集計結果によると、民間企業で雇用されている障害者数は53万4,769.5人(短時間労働者は0.5人で計算、前年より3万8,974.5人増加)で、15年連続で過去最高を更新しました。
また、実雇用率は2.05%(前年比0.08ポイント増)で、7年連続で過去最高を更新しましたが、法定雇用率(2.2%)を達成した企業の割合は45.9%(前年比4.1ポイント減)でした。
なお、平成30年4月施行の改正障害者雇用促進法により、民間企業の障害者雇用の対象が従業員数「50人以上→45.5人以上」、法定雇用率が「2.0%→2.2%」に拡大され、算定の対象に「精神障害者」が追加されました。
障害種別、企業規模別の状況
障害種別にみると、身体障害者は34万6,208人(前年比3.8%増)、知的障害者は12万1,166.5人(同7.9%増)、精神障害者は6万7,395人(同34.7%増)でした。特に精神障害者の雇用者数が大幅に伸びています。
また、企業規模別にみても、45.5人~50人未満、50人~100人未満、100人~300人未満、500人~1,000人未満、1000人以上、すべての企業規模区分で障害者雇用者数が前年より増加しました。

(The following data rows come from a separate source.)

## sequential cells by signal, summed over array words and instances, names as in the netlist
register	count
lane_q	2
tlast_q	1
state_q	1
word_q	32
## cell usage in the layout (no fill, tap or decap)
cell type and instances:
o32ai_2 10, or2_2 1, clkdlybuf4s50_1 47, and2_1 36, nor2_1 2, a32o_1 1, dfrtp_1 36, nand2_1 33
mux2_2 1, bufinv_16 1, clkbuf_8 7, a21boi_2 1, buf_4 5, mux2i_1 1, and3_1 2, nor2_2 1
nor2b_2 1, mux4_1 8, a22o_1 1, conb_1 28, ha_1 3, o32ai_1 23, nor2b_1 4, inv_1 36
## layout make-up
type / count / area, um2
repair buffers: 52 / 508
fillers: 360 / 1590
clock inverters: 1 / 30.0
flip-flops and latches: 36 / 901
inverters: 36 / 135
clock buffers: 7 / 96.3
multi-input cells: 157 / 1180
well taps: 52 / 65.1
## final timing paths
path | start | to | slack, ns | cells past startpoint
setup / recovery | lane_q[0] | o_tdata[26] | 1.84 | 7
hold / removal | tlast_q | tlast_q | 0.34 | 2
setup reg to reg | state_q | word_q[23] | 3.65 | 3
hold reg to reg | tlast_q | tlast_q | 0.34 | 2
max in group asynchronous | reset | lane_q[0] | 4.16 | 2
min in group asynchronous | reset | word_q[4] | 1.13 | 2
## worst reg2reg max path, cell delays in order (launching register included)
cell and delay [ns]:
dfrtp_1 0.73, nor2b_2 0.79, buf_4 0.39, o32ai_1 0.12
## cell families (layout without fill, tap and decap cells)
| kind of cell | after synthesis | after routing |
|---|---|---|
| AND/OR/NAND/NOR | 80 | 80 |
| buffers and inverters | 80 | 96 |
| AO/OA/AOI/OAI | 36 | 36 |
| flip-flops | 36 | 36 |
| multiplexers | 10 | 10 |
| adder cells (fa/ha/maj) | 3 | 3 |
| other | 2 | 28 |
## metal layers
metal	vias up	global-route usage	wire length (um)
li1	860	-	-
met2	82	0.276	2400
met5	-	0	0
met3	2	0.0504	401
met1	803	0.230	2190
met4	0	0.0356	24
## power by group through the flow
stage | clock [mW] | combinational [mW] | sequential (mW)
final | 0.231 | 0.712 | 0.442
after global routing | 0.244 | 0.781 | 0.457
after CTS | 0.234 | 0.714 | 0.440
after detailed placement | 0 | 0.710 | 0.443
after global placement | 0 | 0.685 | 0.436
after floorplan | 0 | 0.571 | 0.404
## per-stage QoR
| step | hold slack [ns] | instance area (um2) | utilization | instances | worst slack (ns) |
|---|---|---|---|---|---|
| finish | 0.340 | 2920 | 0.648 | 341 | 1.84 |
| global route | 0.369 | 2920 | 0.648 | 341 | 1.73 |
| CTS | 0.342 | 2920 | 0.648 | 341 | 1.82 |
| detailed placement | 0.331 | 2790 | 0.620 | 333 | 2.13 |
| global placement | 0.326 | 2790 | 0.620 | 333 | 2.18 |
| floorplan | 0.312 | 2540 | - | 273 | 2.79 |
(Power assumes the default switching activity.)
### src/rtl/qdec_ctx_mem_arb.sv
// ---------------------------------------------------------------------------
// qdec_ctx_mem_arb
//
// Arbitrates the single-port CABAC context memory between three clients:
//   - the context-init sequencer (bulk writes while a slice starts),
//   - the arithmetic decoder writing back updated context states,
//   - the SAO/CQT decode FSMs reading context states.
// One memory access is granted per cycle with fixed priority
// init write > writeback > read. Reads take two cycles to return: the memory
// answers one cycle after mem_re and the answer is then registered here.
//
// Ports
//   clk, rst_n                 clock, asynchronous active-low reset
//   init_we/init_addr/init_wdata/init_done
//                              context-init writes and end-of-init pulse
//   rd_req/rd_addr/rd_rdy      read request handshake
//   rd_data/rd_data_vld        read return ({ctxState[6:0], mps})
//   wb_vld/wb_addr/wb_data/wb_rdy
//                              state writeback handshake
//   mem_addr/mem_wdata/mem_we/mem_re/mem_rdata
//                              context memory port (rdata one cycle after re)
//   busy                       read in flight or init in progress
//   conflict_err               sticky: init write seen while a read was in flight
//
// Optional feature
//   QDEC_CTX_FWD_EN            when defined, a write that hits the address of
//                              the read waiting on mem_rdata replaces that
//                              read's return data with the written value.
// ---------------------------------------------------------------------------
module qdec_ctx_mem_arb (
   input  logic       clk,
   input  logic       rst_n,
   input  logic       init_we,
   input  logic [9:0] init_addr,
   input  logic [7:0] init_wdata,
   input  logic       init_done,
   input  logic       rd_req,
   input  logic [9:0] rd_addr,
   output logic       rd_rdy,
   output logic [7:0] rd_data,
   output logic       rd_data_vld,
   input  logic       wb_vld,
   input  logic [9:0] wb_addr,
   input  logic [7:0] wb_data,
   output logic       wb_rdy,
   output logic [9:0] mem_addr,
   output logic [7:0] mem_wdata,
   output logic       mem_we,
   output logic       mem_re,
   input  logic [7:0] mem_rdata,
   output logic       busy,
   output logic       conflict_err
);

   typedef enum logic [1:0] {IDLE, INIT, RUN} state_e;

   state_e     state_q, state_d;
   logic       s1Vld_q, s2Vld_q;
   logic [7:0] rdData_q, rdData_d;
   logic       conflict_q;
   logic       initGnt, wbGnt, rdGnt, inFlight;
   logic       wrEn;
   logic [9:0] wrAddr;
   logic [7:0] wrData;
`ifdef QDEC_CTX_FWD_EN
   logic [9:0] s1Addr_q;
`endif

   // Fixed-priority arbitration. An init write always wins, even outside the
   // INIT state (it is what moves us into INIT). Writebacks and reads are
   // locked out for the whole INIT state.
   always_comb begin
      inFlight = s1Vld_q | s2Vld_q;
      initGnt  = init_we;
      wbGnt    = wb_vld && (state_q != INIT) && !init_we;
      rdGnt    = rd_req && (state_q != INIT) && !init_we && !wb_vld;
      wrEn     = initGnt | wbGnt;
      wrAddr   = initGnt ? init_addr  : wb_addr;
      wrData   = initGnt ? init_wdata : wb_data;
   end

   // Next-state logic. RUN only falls back to IDLE once nothing is requested
   // and both read pipeline stages have drained.
   always_comb begin
      state_d = state_q;
      case (state_q)
         IDLE: begin
            if (init_we)               state_d = INIT;
            else if (rd_req || wb_vld) state_d = RUN;
         end
         INIT: begin
            if (init_done) state_d = IDLE;
         end
         RUN: begin
            if (init_we)                                  state_d = INIT;
            else if (!rd_req && !wb_vld && !inFlight)     state_d = IDLE;
         end
         default: state_d = IDLE;
      endcase
   end

   // Combinational handshake and memory-port outputs. They are gated with
   // rst_n so that asserting reset silences the memory port and the ready
   // signals immediately, without waiting for a clock edge.
   always_comb begin
      rd_rdy    = 1'b0;
      wb_rdy    = 1'b0;
      mem_we    = 1'b0;
      mem_re    = 1'b0;
      mem_addr  = '0;
      mem_wdata = '0;
      if (rst_n) begin
         rd_rdy = (state_q != INIT) && !init_we && !wb_vld;
         wb_rdy = (state_q != INIT) && !init_we;
         if (wrEn) begin
            mem_we    = 1'b1;
            mem_addr  = wrAddr;
            mem_wdata = wrData;
         end else if (rdGnt) begin
            mem_re   = 1'b1;
            mem_addr = rd_addr;
         end
      end
   end

   // Return-data selection. By default the read returns what the memory
   // produced; with forwarding, a write landing on the address of the read
   // currently waiting on mem_rdata overrides the (now stale) memory value.
   always_comb begin
      rdData_d = mem_rdata;
`ifdef QDEC_CTX_FWD_EN
      if (wrEn && s1Vld_q && (wrAddr == s1Addr_q)) rdData_d = wrData;
`endif
   end

   // State register, two-stage read pipeline and sticky conflict flag.
   // Stage 1 marks the cycle in which mem_rdata is valid; stage 2 marks the
   // cycle in which the registered data is presented. Reset empties the
   // pipeline so reads in flight are simply forgotten.
   always_ff @(posedge clk or negedge rst_n) begin
      if (!rst_n) begin
         state_q    <= IDLE;
         s1Vld_q    <= 1'b0;
         s2Vld_q    <= 1'b0;
         rdData_q   <= '0;
         conflict_q <= 1'b0;
`ifdef QDEC_CTX_FWD_EN
         s1Addr_q   <= '0;
`endif
      end else begin
         state_q <= state_d;
         s1Vld_q <= rdGnt;
         s2Vld_q <= s1Vld_q;
         if (s1Vld_q) rdData_q <= rdData_d;
         if (init_we && inFlight) conflict_q <= 1'b1;
`ifdef QDEC_CTX_FWD_EN
         if (rdGnt) s1Addr_q <= rd_addr;
`endif
      end
   end

   assign rd_data      = rdData_q;
   assign rd_data_vld  = s2Vld_q;
   assign busy         = (state_q == INIT) || inFlight;
   assign conflict_err = conflict_q;

endmodule

### config.mk
export PLATFORM = sky130hd
export DESIGN_NAME = qdec_ctx_mem_arb
export DESIGN_NICKNAME = d
export VERILOG_FILES = /design/src/rtl/qdec_ctx_mem_arb.sv
export SDC_FILE = /design/constraint.sdc
export NUM_CORES = 1
export LEC_CHECK = 0
export CAP_MARGIN = 5
export CORE_MARGIN = 2
export CORE_UTILIZATION = 31
export DETAILED_ROUTE_END_ITERATION = 8
export GPL_TIMING_DRIVEN = 0
export PLACE_DENSITY_LB_ADDON = 0.15
export SLEW_MARGIN = 20
export SYNTH_ARGS = -nofsm -noshare
export SYNTH_HDL_FRONTEND = slang
export SYNTH_SLANG_ARGS = --single-unit
export TNS_END_PERCENT = 100
### constraint.sdc
create_clock -name clk -period 2.45 [get_ports clk]
set_input_delay 0.49 -clock clk [delete_from_list [all_inputs] [get_ports clk]]
set_output_delay 0.49 -clock clk [all_outputs]
set_load 0.02 [all_outputs]
[Yosys cells after proc, flatten, opt, wreduce, memory -nomap -nowiden]
Index checks and enable logic that the tools add are counted.
Storage, ports and cells
  register bits after elaboration: 13
  latch bits: 0
  bits in writable memories: 0
  memory bits (read-only): 0
  input port bits: 60
  output and inout port bits: 33
  word-level logic and storage cells: 51
  memories kept: 0
Cells by class
  add/sub/neg operators: 0
  $mul: 0
  div/mod/pow operators: 0
  $lt $le $gt $ge: 0
  eq/ne operators: 6
  shift-type cells: 0
  mux-type cells: 20
  bitwise operators: 2
  reduce and logical (&&, ||, !) cells: 18
Operators by type and width (count)
  10-bit two-way mux: 4
  8-bit two-way mux: 3
  1-bit logical AND: 10
  2-bit two-way mux: 5
  1-bit two-way mux: 7
  3-bit != test, second input constant: 2
  2-bit case mux with 3 select lines: 1
  1-bit logical NOT: 4
  3-bit AND reduction: 1
  2-bit by 1-bit == test with 1-bit output, second input constant: 1
  2-bit == test, second input constant: 1
  2-bit logical NOT: 1
  1-bit logical OR: 2
  2-bit by 1-bit != test with 1-bit output, second input constant: 1
  2-bit != test, second input constant: 1
  1-bit bitwise OR: 2

[Logic depth before layout (Yosys ltp)]
  word-level depth: 7
  mapped depth: 4

[Least setup slack after synthesis]
Ideal clock, no wire load.
  path kind: input to output
  start point: input port wb_vld
  end point: output port mem_addr[0]
  arrival: 1329 ps
  path slack: 631 ps
  stages: 4
  path buffers: 1
  cells stage by stage: nand2b_1 nor4b_4 buf_6 o2bb2ai_1
Between the ends
  cells in the longest elaborated chain, start to end: 5
RTL lines
  start: declaration: RTL line 42  | input logic wb_vld,
  1-bit logical NOT or 1-bit logical AND (tied branches): RTL line 76, 75
  1-bit logical AND, on equally long branches: RTL line 76, 75
  10-bit two-way mux or 1-bit bitwise OR (tied branches): RTL line 119, 77
  10-bit two-way mux *: RTL line 115  | if (wrEn) begin
  10-bit two-way mux *: RTL line 112  | if (rst_n) begin
  end: declaration: RTL line 46  | output logic [9:0] mem_addr,
Every way passes the cells marked *; elsewhere a longest branch is shown, timed or not.

[Worst setup path after layout]
  start point: input port wb_vld
  end point: output port mem_addr[1]
Same word-level chain as after synthesis.
$ cat config.mk
export PLATFORM = sky130hd
export DESIGN_NAME = ahb2apb_bridge
export DESIGN_NICKNAME = d
export VERILOG_FILES = /design/src/rtl/ahb2apb_bridge.sv
export SDC_FILE = /design/constraint.sdc
export NUM_CORES = 1
export LEC_CHECK = 0
export ABC_AREA = 1
export ABC_CLOCK_PERIOD_IN_PS = 3140
export CAP_MARGIN = 20
export CORE_MARGIN = 10
export CORE_UTILIZATION = 36
export DETAILED_ROUTE_END_ITERATION = 7
export GPL_ROUTABILITY_DRIVEN = 0
export PLACE_DENSITY = 0.83
export SYNTH_ARGS = -nofsm -noshare
export SYNTH_HDL_FRONTEND = slang
export SYNTH_SLANG_ARGS = --single-unit
$ cat constraint.sdc
create_clock -name clk -period 3.14 [get_ports clk]
set_clock_uncertainty 0.2 [all_clocks]
set_input_delay 0.471 -clock clk [delete_from_list [all_inputs] [get_ports clk]]
set_output_delay 0.471 -clock clk [all_outputs]
set_load 0.05 [all_outputs]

しかしながら、企業規模別の実雇用率は、全体の実雇用率(2.05%)に到達している企業は500人~1,000人未満、1,000人以上規模以上の企業規模のみとなっています。法定雇用率達成企業の割合も、すべての企業規模区分で前年より減少となりました。
法定雇用率未達成企業の状況
法定雇用率の未達成企業は5万4,369社(全体の54.1%)でした。
また、そのうちの64.0%は不足数が0.5人または1人である1人不足企業でした。
さらに、障害者を1人も雇用していない障害者雇用ゼロ企業は3万1,439社で、未達成企業に占める割合は57.8%と6割近くを占めています。
現在、法定雇用率未達成企業には、法定雇用率に対し不足する障害者1人につき月5万円の障害者雇用納付金の納付を義務付けています。
また、法定雇用率は、令和3(2021)年4月までにさらに「2.3%」への引上げが予定されています。企業の障害者雇用に関する関心はますます高まっていきそうです。